▸ Directions
How many lines of the records hold the string "merged"? Reply with the number alone.

Items from a data source
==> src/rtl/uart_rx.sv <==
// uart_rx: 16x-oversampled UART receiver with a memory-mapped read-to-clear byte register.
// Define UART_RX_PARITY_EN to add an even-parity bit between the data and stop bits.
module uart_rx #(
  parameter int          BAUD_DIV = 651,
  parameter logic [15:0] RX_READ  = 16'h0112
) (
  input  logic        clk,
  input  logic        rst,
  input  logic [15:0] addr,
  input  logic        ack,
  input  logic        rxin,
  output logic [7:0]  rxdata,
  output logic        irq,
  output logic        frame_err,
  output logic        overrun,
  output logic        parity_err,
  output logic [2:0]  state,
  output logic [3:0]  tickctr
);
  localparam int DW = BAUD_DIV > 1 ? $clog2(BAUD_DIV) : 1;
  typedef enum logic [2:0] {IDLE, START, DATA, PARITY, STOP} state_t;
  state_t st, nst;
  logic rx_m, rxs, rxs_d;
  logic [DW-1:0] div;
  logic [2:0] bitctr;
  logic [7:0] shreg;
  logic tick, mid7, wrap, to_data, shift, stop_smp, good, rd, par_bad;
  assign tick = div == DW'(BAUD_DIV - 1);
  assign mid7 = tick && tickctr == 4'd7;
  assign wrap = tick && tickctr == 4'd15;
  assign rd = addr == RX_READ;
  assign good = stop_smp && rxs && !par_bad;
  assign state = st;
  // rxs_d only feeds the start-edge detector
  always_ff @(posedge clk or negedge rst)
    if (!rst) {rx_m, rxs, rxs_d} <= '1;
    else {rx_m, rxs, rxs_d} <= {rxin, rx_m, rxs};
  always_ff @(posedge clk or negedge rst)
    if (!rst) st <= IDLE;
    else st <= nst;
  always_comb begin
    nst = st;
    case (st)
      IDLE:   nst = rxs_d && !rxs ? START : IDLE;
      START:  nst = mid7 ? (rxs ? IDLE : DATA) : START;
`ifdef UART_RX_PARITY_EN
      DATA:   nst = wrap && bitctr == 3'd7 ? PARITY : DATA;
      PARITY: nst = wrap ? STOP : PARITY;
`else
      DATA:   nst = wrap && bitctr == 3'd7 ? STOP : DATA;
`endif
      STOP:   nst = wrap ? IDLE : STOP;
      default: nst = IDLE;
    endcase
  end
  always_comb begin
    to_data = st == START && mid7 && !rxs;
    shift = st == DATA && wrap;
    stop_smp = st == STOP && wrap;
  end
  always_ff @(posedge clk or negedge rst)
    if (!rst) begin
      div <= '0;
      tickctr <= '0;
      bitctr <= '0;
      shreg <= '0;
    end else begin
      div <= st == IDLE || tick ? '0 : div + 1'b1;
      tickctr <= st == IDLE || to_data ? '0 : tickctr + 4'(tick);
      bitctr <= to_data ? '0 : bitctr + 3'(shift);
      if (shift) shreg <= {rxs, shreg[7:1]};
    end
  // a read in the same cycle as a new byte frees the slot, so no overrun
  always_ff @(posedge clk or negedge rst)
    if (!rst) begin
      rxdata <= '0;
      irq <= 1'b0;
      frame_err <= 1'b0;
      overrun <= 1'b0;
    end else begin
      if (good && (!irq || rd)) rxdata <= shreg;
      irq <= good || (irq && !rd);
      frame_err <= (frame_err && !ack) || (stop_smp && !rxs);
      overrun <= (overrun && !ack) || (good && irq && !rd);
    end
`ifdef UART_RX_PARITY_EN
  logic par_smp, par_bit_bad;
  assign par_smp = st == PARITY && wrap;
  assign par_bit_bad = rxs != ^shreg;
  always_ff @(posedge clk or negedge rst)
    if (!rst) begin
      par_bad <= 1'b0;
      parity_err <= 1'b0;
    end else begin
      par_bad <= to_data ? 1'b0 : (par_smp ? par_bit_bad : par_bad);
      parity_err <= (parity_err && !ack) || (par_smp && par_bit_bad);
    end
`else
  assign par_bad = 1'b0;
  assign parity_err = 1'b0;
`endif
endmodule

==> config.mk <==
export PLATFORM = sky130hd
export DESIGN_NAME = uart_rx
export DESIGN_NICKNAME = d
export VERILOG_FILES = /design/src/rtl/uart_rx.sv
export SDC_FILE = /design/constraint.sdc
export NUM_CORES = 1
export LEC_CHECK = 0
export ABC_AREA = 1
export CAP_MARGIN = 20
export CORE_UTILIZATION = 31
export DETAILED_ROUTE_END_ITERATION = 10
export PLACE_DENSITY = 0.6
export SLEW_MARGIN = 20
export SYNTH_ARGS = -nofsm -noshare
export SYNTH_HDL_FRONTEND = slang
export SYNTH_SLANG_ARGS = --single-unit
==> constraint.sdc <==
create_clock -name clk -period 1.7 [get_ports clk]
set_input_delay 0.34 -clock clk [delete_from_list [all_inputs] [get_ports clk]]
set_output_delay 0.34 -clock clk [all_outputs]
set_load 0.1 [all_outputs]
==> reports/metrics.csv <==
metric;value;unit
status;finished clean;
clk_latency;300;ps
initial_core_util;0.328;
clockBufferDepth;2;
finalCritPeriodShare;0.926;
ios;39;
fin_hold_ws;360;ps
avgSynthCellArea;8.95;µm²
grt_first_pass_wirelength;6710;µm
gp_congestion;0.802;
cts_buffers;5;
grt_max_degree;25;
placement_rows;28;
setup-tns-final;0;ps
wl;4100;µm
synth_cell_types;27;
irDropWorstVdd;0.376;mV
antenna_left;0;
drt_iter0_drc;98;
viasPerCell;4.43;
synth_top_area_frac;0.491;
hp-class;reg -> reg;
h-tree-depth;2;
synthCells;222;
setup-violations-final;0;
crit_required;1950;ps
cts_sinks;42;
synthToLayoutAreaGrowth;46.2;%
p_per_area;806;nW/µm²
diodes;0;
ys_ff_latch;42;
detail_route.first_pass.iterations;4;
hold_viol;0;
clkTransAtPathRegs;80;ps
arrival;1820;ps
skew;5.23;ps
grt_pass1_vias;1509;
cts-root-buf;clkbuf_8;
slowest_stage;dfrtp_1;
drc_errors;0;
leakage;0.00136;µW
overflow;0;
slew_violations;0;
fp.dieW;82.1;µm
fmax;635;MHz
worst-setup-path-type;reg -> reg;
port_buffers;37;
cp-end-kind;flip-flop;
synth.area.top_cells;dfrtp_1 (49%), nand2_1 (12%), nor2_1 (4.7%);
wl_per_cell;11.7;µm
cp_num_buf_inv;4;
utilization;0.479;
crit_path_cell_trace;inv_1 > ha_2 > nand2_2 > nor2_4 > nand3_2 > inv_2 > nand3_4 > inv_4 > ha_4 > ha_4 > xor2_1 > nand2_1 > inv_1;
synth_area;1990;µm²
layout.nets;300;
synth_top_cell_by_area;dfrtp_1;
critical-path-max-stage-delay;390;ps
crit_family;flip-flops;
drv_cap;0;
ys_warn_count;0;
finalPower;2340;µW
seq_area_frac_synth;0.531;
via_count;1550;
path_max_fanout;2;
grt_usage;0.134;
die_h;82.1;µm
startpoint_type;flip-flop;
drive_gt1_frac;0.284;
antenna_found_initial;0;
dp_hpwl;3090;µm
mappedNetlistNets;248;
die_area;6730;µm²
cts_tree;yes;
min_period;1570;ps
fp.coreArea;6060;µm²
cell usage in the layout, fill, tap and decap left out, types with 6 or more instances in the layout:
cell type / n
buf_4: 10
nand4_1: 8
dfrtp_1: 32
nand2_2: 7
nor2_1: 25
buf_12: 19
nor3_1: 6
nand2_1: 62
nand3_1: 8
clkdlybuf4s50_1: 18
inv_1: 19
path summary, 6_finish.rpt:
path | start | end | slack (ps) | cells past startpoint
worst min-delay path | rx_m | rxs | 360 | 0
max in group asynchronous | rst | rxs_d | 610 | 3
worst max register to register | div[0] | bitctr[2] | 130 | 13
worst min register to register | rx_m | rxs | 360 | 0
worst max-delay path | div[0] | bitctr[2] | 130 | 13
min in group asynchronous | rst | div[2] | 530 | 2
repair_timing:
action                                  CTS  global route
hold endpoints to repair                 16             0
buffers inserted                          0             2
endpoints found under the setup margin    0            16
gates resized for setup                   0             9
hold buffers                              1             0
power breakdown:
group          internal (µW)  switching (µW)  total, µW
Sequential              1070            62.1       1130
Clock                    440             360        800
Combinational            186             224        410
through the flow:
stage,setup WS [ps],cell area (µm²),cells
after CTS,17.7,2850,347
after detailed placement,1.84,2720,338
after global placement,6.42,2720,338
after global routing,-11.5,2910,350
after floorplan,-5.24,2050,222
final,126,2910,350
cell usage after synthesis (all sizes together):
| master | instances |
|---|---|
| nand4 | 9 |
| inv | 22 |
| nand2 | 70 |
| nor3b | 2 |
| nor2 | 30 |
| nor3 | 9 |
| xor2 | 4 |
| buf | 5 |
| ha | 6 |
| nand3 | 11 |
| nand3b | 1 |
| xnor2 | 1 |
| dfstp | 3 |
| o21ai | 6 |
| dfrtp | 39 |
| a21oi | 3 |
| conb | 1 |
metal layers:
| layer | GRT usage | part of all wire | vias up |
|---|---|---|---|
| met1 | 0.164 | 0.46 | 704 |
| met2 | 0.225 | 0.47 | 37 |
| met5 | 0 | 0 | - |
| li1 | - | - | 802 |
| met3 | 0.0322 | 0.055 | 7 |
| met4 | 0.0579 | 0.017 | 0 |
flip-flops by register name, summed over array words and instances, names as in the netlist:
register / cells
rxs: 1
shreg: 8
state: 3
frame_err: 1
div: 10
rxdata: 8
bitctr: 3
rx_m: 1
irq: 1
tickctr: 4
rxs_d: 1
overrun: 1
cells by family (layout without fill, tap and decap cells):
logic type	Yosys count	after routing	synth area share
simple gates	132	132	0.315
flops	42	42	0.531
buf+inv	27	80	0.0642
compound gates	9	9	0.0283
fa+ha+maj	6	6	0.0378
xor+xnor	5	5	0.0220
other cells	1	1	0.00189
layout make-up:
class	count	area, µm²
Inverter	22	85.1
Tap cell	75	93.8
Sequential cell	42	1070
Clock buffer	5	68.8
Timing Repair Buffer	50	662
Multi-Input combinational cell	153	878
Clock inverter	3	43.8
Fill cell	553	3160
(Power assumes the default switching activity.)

--

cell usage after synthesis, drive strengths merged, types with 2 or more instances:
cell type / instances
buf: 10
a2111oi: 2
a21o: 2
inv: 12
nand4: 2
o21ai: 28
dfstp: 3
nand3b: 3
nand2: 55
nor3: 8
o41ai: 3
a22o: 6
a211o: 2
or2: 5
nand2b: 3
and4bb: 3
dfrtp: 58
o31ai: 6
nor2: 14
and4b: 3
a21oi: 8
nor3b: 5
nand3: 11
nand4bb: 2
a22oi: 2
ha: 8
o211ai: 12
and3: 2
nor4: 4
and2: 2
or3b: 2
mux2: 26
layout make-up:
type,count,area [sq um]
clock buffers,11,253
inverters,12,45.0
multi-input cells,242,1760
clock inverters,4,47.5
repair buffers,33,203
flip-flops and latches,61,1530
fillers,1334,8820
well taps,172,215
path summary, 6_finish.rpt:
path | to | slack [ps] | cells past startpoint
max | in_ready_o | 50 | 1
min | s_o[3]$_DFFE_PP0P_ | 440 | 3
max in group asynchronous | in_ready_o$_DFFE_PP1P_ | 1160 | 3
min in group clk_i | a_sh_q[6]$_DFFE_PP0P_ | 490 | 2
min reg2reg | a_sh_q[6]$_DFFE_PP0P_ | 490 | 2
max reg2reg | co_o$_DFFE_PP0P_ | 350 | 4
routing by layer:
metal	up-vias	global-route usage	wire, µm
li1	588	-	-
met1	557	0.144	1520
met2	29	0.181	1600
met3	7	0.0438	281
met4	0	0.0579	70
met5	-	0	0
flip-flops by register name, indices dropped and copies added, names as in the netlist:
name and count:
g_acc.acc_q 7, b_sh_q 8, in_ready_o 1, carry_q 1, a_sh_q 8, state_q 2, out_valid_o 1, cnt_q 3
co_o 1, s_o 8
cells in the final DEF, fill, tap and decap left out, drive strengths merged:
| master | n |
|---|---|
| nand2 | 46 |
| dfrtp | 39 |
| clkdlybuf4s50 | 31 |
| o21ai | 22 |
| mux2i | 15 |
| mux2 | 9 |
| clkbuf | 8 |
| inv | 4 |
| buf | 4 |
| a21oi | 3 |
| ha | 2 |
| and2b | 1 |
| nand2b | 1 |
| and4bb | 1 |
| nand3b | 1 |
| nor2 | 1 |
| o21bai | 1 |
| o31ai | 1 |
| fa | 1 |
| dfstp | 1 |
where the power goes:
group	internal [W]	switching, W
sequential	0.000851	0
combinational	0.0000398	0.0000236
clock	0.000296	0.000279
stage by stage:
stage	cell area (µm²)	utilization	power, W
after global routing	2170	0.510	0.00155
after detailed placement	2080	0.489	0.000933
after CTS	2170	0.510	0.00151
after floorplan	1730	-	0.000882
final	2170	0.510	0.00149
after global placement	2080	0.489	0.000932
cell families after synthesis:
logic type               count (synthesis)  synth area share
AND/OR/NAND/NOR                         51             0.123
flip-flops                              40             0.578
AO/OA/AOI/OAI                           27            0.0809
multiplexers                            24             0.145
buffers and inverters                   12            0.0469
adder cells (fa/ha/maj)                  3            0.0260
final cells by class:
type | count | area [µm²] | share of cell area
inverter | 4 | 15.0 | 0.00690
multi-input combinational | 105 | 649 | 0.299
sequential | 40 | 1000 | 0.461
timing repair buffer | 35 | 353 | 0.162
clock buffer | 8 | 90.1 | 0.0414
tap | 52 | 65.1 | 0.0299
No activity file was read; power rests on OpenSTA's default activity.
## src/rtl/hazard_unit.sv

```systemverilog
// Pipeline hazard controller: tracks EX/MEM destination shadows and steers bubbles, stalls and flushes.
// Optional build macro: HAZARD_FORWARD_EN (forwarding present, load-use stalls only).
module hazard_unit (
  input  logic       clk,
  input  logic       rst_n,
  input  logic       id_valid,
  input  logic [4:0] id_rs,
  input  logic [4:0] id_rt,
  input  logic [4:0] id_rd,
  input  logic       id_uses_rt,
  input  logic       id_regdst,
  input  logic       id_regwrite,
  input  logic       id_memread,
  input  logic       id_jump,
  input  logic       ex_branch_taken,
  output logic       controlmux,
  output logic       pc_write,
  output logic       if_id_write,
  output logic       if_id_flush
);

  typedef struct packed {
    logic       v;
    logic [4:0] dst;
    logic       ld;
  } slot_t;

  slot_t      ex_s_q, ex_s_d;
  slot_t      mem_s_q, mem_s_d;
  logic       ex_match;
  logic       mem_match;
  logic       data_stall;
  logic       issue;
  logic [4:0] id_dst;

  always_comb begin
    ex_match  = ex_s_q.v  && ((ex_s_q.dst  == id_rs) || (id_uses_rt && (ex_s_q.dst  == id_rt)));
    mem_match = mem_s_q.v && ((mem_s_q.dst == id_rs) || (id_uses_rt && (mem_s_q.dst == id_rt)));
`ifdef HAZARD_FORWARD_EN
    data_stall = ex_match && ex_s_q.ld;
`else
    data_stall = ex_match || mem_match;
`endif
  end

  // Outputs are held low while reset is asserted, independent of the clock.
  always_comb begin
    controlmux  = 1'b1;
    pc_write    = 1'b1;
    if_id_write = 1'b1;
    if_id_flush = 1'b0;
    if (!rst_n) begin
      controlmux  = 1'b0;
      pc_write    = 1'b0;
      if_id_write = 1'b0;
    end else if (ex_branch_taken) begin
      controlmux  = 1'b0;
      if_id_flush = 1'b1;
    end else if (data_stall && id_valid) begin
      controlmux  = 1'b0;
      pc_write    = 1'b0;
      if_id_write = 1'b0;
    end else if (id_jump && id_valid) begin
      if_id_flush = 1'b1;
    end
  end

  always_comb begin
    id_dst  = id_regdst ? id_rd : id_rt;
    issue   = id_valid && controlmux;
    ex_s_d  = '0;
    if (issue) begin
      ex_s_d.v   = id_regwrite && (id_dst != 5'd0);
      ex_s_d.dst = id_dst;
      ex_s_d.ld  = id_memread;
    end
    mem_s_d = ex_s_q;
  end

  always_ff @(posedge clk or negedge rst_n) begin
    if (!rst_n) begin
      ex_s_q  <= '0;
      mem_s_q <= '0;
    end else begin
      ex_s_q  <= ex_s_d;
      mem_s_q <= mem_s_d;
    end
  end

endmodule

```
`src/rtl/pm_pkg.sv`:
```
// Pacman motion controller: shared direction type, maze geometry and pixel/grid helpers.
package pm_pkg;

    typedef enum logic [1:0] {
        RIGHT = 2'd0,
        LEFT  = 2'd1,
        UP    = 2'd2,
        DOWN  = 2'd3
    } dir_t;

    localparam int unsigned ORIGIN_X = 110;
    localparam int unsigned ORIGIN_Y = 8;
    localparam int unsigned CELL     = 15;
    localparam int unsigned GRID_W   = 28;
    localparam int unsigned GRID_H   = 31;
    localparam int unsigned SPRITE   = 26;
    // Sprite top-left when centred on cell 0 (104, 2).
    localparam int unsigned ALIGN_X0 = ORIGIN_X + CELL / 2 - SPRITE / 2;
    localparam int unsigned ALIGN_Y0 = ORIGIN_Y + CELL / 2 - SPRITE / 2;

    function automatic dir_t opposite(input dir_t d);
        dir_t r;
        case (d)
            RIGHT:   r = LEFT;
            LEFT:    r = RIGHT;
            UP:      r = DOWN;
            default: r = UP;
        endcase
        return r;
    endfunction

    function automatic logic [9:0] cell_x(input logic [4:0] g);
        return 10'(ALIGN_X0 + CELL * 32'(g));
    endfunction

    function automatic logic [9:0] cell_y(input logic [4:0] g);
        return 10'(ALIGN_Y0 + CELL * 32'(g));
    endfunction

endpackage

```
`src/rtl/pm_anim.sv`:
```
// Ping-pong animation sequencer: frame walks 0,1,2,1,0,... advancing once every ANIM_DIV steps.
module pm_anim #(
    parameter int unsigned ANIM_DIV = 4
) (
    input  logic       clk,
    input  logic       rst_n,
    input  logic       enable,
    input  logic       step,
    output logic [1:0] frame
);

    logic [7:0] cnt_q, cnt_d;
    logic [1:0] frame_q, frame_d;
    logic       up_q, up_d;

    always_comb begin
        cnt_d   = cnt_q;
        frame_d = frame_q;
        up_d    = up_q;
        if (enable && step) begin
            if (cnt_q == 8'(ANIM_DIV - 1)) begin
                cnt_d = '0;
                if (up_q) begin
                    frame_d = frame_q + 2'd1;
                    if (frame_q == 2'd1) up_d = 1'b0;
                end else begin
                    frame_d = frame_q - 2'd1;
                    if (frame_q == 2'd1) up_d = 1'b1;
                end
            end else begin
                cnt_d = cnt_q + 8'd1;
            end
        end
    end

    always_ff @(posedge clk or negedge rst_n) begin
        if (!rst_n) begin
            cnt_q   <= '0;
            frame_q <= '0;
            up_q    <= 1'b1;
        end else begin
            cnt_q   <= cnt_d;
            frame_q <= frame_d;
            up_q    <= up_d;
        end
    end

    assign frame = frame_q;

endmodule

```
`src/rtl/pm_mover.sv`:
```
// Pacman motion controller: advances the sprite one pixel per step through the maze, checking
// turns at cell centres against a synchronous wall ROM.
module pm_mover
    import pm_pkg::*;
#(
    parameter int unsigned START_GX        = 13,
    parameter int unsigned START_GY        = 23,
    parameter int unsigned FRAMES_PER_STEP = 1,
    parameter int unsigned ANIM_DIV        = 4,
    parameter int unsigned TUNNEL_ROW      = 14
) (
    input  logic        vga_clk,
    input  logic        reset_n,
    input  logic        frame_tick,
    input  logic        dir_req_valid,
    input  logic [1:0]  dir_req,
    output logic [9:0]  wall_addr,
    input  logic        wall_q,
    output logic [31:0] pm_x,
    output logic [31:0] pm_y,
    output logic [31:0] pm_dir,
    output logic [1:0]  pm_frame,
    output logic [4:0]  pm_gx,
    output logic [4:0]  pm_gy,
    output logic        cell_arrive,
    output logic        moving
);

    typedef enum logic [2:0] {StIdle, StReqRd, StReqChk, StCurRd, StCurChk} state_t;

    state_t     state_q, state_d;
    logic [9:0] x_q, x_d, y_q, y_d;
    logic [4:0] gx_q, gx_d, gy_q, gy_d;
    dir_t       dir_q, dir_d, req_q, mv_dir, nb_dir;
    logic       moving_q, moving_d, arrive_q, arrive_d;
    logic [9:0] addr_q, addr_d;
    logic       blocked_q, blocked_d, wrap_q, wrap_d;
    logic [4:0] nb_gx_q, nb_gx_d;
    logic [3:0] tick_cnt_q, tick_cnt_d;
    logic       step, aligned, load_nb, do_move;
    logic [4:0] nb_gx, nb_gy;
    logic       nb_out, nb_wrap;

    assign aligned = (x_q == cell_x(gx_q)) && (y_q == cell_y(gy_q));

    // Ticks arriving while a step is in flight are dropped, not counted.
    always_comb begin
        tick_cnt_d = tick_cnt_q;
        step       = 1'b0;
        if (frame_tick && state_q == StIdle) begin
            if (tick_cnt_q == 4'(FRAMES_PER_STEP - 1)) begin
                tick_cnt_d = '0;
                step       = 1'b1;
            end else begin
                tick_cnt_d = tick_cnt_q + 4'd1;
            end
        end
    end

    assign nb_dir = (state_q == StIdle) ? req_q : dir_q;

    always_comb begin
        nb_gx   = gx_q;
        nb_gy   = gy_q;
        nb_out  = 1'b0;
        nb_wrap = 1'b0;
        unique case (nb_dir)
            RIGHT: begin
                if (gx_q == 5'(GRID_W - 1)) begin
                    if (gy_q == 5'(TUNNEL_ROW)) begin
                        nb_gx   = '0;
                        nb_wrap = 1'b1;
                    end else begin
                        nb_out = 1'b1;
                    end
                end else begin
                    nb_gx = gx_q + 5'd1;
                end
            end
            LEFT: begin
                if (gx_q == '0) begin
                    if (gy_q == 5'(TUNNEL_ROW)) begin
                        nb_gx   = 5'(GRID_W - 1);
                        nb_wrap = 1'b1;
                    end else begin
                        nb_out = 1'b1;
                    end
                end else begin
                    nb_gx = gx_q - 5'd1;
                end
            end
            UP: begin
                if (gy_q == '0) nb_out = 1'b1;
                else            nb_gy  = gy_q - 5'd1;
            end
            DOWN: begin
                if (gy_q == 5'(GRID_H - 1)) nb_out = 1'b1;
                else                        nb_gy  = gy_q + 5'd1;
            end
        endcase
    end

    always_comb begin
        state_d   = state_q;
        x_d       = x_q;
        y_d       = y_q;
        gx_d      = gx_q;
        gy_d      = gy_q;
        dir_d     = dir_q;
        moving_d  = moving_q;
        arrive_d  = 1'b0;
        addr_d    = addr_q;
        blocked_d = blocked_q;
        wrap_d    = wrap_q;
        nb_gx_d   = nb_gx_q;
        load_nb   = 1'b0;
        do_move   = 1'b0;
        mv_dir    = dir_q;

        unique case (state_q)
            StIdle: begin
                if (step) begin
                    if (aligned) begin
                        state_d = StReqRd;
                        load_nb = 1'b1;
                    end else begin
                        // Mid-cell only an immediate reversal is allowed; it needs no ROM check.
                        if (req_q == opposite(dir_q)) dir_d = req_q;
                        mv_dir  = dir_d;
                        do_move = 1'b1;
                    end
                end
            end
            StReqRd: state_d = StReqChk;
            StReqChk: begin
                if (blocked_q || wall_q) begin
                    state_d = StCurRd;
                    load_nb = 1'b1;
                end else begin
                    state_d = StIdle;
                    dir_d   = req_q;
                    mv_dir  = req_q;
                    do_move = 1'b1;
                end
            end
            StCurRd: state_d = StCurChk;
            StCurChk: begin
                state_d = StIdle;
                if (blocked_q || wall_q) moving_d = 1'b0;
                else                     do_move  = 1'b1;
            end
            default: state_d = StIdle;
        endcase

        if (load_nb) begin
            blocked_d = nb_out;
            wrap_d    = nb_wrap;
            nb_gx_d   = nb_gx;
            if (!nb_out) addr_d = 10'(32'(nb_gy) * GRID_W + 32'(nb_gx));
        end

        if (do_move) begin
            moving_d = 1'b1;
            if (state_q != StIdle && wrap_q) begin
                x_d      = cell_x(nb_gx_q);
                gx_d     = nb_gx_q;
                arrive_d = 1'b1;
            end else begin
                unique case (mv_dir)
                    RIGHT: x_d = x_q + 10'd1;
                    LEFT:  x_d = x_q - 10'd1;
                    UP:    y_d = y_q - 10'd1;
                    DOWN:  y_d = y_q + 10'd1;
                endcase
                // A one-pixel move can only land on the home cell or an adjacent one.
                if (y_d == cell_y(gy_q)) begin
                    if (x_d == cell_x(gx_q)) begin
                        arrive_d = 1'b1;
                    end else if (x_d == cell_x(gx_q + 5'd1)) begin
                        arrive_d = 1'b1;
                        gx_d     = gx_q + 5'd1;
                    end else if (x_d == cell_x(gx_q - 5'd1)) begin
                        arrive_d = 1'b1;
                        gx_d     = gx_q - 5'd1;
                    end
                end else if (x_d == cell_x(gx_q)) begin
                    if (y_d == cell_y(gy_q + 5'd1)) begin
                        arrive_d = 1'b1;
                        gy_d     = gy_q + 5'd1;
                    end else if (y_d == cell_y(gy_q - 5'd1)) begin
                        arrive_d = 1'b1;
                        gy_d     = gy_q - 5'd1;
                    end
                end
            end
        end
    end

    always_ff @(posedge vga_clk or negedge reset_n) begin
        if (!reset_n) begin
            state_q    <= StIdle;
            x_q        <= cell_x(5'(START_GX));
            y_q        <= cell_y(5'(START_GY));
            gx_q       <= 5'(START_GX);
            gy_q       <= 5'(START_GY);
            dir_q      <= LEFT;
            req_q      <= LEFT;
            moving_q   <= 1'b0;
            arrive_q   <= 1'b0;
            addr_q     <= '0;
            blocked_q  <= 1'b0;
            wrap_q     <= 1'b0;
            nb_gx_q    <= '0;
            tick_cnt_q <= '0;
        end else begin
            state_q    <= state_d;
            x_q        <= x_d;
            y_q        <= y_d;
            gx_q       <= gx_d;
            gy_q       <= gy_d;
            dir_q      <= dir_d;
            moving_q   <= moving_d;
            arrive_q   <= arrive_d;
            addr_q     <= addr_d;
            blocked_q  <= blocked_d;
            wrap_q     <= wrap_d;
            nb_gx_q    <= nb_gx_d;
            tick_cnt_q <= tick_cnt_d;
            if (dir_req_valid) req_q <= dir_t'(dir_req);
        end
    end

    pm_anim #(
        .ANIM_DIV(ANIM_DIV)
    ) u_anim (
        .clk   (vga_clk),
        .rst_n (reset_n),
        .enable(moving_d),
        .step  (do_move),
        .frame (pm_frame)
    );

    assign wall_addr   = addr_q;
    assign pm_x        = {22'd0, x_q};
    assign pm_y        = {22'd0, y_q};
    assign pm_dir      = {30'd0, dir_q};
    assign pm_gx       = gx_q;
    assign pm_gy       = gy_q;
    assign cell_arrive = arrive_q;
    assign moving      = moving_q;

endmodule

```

▸ Solution for this exercise
2